Problem statement:
Can you pull out each line of the data below that includes the word "presetn"?

(Beginning of Data records)

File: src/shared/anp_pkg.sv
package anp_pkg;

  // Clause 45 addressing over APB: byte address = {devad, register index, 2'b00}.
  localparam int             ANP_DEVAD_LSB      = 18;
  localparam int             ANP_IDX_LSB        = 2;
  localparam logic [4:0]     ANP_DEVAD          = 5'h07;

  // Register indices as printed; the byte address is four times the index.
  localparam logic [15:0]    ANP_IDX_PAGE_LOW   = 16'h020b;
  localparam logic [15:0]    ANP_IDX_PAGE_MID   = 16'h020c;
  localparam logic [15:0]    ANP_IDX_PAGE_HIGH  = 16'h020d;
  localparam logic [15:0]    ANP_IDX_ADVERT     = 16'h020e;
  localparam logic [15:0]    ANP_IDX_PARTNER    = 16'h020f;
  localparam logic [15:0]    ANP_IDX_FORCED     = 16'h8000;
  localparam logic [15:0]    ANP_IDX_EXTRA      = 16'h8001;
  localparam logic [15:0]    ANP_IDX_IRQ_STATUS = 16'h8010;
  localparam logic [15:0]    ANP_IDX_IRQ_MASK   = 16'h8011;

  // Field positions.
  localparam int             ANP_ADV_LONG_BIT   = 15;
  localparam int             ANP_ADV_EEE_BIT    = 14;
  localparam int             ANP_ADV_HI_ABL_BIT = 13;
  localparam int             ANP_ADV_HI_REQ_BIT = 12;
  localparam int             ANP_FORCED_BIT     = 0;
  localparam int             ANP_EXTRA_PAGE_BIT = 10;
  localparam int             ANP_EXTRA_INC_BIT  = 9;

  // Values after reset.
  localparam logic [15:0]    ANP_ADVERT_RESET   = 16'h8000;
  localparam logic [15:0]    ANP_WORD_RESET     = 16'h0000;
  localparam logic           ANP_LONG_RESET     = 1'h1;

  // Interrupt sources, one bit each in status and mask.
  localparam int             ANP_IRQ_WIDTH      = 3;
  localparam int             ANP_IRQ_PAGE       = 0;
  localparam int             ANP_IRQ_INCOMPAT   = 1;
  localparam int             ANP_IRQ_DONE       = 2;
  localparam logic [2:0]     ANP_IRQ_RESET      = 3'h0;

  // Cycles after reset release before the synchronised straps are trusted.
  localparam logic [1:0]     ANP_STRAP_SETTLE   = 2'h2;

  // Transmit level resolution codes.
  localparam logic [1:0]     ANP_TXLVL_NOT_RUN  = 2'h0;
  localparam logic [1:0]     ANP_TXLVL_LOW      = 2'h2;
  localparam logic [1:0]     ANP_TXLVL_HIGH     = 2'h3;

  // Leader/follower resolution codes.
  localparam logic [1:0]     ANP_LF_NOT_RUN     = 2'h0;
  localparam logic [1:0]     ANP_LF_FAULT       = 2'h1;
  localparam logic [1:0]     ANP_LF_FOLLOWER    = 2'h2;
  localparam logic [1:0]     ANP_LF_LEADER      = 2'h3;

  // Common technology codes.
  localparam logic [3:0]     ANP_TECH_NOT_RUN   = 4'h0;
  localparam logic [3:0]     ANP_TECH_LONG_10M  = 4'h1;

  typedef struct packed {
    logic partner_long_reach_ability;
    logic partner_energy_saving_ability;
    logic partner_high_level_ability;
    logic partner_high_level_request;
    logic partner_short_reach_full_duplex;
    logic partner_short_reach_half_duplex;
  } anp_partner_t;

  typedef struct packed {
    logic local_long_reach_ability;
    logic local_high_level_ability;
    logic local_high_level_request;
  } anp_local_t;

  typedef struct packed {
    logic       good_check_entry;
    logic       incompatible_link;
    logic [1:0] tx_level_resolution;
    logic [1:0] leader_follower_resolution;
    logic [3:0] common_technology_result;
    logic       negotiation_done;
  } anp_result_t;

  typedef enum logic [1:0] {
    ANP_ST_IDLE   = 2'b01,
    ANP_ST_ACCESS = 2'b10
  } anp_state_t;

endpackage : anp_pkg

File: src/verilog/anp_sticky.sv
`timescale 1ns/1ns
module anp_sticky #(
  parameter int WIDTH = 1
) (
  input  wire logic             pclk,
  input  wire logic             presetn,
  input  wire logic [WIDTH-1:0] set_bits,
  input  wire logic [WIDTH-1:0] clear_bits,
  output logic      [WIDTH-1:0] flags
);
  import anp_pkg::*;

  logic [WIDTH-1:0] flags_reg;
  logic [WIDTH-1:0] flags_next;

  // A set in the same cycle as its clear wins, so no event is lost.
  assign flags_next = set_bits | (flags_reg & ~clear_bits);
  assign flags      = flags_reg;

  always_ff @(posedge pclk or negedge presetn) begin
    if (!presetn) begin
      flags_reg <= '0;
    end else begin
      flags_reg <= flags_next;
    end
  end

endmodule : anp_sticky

(End of Data records)
(Beginning of Data records)

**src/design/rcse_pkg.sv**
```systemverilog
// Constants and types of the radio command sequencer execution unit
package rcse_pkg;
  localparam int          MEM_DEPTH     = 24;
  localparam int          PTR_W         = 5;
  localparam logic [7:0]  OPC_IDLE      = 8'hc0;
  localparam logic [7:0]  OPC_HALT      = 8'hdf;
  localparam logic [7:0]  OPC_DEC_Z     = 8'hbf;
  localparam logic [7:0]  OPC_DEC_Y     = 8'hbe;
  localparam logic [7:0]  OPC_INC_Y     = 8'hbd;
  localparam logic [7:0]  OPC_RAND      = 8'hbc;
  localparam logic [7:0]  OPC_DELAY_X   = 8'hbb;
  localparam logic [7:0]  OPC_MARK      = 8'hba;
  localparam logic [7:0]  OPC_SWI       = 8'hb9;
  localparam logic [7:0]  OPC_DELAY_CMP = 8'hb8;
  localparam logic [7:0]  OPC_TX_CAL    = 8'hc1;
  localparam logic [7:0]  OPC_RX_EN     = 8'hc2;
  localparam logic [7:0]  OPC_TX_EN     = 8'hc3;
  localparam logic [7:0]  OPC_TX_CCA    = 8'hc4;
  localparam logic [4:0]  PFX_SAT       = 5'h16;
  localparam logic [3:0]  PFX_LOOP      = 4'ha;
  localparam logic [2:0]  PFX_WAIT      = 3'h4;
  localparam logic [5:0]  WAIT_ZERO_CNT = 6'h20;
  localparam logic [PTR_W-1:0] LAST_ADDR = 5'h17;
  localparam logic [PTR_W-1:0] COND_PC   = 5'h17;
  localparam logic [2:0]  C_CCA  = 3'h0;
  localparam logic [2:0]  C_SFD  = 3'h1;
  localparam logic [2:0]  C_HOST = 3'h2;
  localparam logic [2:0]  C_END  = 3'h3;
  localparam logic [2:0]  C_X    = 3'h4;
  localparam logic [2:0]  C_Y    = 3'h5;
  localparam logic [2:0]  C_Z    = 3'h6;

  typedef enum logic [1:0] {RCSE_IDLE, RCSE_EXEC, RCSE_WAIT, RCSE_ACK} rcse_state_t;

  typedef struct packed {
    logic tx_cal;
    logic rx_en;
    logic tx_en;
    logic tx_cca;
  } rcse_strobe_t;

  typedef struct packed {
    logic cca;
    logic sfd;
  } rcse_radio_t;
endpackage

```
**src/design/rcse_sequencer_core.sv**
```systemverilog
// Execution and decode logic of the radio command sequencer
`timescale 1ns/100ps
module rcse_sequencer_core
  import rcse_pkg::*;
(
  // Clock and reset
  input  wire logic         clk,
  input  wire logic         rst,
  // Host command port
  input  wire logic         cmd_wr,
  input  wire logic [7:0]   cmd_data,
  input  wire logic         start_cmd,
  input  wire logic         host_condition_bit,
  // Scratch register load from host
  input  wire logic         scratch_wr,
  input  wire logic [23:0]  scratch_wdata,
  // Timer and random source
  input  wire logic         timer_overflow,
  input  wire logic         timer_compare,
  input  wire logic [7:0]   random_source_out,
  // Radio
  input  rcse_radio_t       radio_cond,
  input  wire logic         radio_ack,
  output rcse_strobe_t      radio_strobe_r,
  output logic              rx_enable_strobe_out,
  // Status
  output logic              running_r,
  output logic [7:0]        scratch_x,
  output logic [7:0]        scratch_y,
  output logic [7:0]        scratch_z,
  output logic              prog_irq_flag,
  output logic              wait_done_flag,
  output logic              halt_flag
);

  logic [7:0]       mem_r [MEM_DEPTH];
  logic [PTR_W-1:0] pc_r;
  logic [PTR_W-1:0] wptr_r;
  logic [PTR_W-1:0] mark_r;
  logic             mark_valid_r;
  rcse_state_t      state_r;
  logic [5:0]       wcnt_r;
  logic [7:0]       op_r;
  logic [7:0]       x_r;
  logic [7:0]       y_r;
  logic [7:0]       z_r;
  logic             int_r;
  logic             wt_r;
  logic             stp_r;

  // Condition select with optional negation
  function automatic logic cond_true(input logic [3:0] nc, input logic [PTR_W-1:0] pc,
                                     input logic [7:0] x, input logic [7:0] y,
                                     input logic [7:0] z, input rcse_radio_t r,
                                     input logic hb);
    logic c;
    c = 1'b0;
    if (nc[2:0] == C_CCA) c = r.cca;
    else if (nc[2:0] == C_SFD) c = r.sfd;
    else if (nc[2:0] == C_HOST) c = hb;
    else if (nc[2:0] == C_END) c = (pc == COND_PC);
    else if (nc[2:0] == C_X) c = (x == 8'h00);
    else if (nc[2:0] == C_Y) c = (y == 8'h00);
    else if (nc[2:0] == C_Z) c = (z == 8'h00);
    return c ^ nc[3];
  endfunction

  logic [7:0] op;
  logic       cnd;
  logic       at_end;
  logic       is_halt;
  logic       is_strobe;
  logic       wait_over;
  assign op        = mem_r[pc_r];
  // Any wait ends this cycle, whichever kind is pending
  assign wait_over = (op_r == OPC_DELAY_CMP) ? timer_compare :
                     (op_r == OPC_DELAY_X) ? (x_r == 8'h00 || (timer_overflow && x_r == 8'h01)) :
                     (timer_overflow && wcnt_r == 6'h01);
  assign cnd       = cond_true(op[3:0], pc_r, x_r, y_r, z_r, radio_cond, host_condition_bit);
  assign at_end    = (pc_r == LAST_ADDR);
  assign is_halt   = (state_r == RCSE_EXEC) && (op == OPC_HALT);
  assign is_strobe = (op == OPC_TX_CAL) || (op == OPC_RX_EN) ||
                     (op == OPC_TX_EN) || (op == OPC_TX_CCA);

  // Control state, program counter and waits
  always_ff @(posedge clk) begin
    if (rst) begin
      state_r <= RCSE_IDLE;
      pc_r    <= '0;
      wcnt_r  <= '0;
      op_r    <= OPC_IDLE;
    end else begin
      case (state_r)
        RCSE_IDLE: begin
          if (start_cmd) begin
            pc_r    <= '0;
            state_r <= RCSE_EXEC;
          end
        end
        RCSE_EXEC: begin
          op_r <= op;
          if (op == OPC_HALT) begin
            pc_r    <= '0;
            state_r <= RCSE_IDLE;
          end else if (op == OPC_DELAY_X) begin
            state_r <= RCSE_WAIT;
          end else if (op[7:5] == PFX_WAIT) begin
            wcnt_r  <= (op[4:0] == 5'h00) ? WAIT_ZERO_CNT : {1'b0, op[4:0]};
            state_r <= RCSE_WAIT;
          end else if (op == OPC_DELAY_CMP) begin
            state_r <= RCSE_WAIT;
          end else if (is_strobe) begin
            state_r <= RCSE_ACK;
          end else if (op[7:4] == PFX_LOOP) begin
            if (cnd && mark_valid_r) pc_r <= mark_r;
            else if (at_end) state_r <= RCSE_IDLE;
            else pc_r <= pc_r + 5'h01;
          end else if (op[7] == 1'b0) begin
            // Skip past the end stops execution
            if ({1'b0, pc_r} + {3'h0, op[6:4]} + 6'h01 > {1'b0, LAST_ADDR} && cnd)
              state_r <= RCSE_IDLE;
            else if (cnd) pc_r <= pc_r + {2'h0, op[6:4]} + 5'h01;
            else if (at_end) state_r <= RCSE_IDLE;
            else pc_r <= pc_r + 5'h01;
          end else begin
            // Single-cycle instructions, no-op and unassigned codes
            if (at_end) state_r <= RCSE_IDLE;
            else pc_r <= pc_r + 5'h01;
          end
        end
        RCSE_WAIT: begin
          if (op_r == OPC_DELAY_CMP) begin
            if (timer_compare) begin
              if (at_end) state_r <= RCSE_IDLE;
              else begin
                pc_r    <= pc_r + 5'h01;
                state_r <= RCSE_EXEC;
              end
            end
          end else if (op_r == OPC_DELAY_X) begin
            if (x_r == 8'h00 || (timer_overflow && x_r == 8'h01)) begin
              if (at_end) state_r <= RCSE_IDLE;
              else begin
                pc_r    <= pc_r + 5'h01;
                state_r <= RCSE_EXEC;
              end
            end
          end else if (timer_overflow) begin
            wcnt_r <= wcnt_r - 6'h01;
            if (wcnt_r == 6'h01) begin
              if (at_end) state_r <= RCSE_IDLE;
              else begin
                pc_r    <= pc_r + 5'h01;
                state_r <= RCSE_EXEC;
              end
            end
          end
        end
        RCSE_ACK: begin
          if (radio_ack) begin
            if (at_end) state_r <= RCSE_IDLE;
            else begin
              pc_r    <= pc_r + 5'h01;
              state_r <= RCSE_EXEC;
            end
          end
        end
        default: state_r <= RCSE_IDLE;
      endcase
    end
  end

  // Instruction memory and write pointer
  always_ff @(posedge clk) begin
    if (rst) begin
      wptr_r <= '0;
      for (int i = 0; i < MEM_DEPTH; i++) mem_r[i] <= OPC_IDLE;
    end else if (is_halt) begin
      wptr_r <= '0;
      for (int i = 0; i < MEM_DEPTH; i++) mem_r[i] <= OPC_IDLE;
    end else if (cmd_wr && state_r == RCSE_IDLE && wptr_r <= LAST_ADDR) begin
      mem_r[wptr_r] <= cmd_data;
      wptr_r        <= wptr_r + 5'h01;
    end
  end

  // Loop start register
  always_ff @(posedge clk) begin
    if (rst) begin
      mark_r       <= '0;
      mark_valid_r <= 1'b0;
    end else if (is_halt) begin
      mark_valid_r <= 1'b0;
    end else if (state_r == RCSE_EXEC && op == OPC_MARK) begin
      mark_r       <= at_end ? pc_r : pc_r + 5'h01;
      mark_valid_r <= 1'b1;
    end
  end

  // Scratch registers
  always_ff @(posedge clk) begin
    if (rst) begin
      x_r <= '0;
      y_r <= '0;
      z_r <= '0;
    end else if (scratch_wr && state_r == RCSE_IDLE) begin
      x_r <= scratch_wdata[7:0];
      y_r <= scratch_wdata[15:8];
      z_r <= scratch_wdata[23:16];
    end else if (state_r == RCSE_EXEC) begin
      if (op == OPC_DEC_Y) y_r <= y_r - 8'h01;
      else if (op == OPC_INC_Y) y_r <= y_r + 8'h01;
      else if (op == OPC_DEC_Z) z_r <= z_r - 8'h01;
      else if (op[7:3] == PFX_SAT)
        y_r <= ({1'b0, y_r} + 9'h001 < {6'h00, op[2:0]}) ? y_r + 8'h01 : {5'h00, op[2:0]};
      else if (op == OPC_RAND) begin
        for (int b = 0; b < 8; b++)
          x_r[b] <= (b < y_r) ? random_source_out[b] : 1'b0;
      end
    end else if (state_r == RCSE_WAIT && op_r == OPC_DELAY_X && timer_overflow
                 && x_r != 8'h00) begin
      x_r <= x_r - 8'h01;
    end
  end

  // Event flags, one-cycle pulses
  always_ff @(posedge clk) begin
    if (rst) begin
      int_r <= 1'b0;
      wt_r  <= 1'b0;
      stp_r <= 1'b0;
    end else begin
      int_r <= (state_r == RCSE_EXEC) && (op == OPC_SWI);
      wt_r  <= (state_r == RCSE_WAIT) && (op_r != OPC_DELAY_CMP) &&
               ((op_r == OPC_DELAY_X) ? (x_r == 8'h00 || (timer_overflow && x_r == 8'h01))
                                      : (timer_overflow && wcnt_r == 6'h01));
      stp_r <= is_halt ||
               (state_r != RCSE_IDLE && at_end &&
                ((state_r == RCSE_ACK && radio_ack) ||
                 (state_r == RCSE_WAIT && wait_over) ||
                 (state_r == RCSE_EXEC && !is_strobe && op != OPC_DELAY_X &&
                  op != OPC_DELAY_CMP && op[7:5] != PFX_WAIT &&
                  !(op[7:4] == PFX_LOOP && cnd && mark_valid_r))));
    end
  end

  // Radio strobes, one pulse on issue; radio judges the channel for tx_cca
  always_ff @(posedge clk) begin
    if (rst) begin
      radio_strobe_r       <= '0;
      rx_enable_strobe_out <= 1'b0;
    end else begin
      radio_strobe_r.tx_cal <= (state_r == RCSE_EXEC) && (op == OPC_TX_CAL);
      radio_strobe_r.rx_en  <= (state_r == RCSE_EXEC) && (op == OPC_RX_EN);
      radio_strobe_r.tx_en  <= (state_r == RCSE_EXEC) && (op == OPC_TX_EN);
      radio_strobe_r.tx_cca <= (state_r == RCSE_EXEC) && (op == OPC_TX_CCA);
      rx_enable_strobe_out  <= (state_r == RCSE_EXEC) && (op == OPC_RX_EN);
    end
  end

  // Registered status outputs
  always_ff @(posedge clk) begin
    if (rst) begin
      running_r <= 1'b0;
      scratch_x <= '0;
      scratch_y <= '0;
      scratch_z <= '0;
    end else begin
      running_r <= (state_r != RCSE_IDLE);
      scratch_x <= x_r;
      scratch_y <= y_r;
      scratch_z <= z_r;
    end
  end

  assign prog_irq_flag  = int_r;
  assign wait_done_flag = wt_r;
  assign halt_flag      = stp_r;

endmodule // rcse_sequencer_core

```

(End of Data records)

Result for this exercise:
  input  wire logic             presetn,
  always_ff @(posedge pclk or negedge presetn) begin
    if (!presetn) begin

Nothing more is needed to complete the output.